#### [Entries shown]
● ● ● ●

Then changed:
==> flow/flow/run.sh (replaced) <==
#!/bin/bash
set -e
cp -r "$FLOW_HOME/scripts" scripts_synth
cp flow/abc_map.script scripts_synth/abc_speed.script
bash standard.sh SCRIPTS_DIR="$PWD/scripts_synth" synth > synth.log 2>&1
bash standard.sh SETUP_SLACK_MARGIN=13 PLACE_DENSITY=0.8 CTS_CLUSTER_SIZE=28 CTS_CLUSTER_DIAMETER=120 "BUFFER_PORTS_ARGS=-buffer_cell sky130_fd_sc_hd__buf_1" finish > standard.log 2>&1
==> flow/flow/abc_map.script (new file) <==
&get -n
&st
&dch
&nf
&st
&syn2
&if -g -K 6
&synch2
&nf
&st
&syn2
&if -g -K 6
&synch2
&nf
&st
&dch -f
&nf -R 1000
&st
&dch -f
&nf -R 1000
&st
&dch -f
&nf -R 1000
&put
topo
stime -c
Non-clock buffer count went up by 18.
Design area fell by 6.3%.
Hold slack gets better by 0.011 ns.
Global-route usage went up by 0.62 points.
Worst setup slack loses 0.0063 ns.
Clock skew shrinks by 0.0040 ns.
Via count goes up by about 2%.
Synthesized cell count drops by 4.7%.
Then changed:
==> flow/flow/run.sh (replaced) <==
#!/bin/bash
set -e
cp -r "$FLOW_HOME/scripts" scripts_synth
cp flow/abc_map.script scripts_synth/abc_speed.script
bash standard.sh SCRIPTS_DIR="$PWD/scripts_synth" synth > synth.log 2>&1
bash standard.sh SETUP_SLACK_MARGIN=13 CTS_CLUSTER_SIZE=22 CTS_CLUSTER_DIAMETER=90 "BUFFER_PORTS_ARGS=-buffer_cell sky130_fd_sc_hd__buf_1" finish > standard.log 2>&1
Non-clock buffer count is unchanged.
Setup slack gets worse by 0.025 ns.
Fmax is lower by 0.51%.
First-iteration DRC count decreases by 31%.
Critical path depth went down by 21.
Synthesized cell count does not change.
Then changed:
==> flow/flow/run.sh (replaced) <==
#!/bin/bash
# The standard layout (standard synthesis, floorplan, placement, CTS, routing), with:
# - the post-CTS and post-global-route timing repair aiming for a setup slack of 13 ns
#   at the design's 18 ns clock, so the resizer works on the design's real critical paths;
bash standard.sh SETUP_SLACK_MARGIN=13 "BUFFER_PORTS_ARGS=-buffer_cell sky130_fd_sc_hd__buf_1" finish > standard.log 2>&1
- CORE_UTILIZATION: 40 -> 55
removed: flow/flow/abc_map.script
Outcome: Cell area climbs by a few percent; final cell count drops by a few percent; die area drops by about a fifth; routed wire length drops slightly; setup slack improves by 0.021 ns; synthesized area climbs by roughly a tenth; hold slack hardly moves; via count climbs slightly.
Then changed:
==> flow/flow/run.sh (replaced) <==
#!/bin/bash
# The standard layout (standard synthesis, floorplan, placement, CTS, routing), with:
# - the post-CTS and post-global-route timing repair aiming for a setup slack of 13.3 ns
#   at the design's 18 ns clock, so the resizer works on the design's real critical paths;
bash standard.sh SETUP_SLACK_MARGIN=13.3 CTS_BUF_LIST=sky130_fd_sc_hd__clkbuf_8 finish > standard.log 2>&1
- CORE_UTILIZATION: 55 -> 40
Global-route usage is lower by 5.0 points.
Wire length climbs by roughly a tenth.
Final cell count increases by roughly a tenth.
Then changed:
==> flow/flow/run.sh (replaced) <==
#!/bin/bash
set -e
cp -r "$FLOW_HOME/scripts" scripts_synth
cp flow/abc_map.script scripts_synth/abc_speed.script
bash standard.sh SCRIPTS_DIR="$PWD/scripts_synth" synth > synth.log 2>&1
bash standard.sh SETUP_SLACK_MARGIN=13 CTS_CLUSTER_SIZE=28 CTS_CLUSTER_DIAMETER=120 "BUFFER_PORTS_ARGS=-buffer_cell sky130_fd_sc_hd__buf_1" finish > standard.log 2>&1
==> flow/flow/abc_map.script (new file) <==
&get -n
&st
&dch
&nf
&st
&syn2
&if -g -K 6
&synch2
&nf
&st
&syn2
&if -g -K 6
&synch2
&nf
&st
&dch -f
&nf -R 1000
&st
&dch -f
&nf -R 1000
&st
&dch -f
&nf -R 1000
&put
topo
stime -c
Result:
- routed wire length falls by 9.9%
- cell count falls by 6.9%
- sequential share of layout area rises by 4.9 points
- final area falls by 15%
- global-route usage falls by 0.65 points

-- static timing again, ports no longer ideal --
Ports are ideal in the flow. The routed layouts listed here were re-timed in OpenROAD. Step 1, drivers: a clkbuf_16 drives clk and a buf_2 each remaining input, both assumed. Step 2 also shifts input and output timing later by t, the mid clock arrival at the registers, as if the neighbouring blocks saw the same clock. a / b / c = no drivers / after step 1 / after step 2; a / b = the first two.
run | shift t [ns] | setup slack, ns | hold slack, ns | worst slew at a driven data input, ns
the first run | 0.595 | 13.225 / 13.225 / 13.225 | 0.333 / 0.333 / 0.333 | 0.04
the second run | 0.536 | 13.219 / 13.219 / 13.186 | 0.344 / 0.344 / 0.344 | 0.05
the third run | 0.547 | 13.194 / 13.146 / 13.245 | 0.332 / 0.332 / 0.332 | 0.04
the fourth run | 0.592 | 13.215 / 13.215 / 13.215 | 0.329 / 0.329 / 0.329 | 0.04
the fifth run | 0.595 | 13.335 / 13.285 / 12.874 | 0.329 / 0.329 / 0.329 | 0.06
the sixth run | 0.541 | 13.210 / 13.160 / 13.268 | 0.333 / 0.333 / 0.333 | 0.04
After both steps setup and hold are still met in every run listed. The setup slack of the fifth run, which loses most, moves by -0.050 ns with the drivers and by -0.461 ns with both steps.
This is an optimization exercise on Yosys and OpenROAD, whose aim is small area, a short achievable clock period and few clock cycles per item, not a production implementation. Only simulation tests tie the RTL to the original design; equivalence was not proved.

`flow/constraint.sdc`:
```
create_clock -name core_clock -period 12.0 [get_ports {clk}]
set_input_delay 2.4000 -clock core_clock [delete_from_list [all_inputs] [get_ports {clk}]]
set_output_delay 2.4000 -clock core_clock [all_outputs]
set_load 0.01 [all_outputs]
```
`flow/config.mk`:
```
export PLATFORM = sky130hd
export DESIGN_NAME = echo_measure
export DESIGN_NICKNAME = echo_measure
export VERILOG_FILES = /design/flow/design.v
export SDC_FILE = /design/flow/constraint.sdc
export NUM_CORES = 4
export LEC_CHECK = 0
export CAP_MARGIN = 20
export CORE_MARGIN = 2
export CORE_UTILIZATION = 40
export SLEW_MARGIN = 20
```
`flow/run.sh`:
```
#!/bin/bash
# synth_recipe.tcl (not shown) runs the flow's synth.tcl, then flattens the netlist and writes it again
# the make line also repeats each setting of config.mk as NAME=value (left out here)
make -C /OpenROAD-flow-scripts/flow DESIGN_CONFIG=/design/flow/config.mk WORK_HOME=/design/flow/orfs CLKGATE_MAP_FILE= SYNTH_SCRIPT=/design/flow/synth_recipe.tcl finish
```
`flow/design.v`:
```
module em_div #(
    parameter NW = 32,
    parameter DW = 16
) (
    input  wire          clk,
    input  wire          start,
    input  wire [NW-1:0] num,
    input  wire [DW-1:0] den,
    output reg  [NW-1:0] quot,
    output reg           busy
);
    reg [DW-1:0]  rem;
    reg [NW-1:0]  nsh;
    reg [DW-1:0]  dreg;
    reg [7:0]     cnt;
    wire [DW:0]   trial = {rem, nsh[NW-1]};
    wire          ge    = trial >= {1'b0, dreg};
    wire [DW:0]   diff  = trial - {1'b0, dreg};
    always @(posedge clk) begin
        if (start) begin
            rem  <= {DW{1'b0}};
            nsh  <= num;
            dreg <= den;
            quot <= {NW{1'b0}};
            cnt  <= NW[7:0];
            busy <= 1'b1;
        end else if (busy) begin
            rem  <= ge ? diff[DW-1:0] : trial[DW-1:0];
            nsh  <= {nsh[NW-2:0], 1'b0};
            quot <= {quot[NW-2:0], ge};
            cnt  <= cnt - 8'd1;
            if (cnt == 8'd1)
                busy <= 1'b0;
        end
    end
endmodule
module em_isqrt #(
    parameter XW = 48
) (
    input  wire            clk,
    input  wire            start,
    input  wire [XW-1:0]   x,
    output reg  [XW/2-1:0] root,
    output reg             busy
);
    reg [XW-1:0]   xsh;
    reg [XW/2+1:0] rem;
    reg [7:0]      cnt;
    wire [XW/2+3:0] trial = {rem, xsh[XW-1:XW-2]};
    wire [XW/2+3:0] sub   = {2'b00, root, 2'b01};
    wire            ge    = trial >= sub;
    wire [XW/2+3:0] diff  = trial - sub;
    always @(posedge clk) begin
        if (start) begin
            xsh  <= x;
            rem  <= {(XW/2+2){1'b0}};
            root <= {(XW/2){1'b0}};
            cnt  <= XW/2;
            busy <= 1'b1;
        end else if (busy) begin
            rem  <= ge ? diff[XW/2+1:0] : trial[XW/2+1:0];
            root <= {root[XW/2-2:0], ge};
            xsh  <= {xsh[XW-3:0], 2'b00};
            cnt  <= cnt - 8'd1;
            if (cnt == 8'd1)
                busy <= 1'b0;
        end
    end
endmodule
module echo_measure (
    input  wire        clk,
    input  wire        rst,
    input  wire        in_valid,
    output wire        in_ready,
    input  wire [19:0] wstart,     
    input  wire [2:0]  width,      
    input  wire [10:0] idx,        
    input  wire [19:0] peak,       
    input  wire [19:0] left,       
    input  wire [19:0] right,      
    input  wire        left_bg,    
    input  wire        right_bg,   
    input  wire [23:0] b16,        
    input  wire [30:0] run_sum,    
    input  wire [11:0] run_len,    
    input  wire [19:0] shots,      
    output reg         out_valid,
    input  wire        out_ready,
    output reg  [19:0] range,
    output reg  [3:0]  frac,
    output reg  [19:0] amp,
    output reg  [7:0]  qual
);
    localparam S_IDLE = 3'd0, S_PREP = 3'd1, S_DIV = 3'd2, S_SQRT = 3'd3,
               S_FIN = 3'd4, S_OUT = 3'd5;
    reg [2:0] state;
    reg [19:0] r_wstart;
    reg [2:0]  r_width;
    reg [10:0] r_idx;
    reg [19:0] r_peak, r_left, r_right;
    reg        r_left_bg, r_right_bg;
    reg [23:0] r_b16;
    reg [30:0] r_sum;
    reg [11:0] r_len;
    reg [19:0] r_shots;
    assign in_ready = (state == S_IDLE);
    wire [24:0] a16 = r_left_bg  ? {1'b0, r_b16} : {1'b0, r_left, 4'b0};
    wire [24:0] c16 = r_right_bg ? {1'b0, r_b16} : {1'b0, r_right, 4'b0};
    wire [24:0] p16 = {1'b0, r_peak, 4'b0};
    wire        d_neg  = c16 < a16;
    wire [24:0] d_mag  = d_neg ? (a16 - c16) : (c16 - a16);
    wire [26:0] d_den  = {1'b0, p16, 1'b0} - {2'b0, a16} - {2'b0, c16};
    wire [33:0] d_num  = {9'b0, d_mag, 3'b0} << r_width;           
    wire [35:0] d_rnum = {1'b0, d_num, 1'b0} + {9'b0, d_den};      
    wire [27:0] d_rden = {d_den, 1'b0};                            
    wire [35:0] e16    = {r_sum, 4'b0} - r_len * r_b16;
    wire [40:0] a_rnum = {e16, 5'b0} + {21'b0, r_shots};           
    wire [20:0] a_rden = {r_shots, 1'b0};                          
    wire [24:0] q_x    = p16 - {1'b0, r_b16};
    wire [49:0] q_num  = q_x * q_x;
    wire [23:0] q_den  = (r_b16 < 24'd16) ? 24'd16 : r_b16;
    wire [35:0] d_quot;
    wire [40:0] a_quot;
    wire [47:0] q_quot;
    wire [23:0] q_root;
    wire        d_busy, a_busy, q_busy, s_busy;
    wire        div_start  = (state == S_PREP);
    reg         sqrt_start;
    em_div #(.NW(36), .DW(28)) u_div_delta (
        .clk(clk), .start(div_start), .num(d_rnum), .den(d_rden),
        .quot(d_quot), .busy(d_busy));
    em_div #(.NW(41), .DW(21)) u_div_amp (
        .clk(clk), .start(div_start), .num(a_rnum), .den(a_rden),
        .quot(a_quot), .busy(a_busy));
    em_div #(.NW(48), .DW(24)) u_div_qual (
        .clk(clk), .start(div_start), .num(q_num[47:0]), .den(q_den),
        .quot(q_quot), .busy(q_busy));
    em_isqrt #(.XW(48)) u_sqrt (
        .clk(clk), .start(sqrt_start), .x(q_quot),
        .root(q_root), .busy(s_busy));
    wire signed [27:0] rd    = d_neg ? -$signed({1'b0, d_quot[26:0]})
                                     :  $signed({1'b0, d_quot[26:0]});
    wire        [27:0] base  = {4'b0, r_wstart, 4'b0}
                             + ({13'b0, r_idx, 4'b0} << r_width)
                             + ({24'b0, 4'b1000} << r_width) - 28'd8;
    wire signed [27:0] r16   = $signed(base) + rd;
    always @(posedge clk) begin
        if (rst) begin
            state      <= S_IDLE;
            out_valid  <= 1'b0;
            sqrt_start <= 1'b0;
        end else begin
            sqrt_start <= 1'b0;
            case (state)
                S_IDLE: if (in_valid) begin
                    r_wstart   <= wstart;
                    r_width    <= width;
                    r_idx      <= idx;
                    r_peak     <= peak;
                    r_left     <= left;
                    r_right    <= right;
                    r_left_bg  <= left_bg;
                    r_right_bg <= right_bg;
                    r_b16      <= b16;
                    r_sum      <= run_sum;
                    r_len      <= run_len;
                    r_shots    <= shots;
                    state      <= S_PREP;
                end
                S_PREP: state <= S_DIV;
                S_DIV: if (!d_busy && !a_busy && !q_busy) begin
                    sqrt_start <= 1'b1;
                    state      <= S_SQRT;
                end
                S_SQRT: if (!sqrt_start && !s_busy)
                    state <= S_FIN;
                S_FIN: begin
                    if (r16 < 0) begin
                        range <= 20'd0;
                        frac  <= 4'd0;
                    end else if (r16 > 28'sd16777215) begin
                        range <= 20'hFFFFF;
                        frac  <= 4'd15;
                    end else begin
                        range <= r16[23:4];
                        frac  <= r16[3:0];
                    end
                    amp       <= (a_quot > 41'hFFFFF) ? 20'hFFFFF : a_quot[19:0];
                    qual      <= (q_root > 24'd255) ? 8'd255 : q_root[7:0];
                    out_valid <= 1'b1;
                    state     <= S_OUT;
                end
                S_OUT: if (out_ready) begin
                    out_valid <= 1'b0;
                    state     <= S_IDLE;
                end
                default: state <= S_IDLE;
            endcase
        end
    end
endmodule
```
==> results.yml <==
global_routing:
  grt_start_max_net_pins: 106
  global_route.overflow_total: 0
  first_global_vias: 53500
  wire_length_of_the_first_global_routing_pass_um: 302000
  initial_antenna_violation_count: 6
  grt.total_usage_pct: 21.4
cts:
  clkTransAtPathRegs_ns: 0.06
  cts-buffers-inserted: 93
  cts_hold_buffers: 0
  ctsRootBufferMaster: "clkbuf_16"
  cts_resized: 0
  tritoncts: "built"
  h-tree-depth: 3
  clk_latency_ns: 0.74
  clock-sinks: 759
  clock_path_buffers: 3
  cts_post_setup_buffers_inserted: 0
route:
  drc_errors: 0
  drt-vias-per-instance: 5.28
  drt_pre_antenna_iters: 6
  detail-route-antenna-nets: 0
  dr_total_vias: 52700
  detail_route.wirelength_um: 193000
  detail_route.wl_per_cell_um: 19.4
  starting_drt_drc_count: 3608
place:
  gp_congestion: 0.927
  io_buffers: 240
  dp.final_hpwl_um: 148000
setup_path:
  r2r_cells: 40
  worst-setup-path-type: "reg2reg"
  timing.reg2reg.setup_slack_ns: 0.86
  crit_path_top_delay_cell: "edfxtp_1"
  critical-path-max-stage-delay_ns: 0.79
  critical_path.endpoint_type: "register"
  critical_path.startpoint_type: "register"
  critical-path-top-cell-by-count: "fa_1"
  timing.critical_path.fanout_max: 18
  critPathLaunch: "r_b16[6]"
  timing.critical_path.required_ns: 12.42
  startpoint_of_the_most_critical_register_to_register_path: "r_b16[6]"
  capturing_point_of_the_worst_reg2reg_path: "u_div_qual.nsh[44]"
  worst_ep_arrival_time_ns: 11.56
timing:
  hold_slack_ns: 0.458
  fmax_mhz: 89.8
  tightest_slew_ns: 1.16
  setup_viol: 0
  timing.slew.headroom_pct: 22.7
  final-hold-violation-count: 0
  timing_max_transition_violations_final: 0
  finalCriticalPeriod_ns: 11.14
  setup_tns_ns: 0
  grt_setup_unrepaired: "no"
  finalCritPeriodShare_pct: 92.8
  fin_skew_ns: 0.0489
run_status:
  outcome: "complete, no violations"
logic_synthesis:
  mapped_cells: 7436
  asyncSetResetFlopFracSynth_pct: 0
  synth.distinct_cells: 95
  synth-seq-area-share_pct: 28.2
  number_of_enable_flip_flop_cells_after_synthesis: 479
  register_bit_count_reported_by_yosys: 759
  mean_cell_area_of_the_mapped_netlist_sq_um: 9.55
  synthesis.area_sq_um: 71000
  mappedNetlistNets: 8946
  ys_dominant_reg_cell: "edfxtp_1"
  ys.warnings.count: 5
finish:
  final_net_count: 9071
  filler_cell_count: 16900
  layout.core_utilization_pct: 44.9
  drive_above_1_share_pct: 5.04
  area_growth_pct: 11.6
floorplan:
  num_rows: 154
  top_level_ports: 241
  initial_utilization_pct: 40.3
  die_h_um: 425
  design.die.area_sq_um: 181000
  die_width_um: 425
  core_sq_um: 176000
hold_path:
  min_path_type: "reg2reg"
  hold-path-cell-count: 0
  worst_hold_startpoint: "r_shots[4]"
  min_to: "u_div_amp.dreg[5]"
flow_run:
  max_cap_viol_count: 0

● ● ● ●

#### [Your task]
Take every line from the records above that has the word "about" and copy it.

#### [Answer space]
Via count goes up by about 2%.
Outcome: Cell area climbs by a few percent; final cell count drops by a few percent; die area drops by about a fifth; routed wire length drops slightly; setup slack improves by 0.021 ns; synthesized area climbs by roughly a tenth; hold slack hardly moves; via count climbs slightly.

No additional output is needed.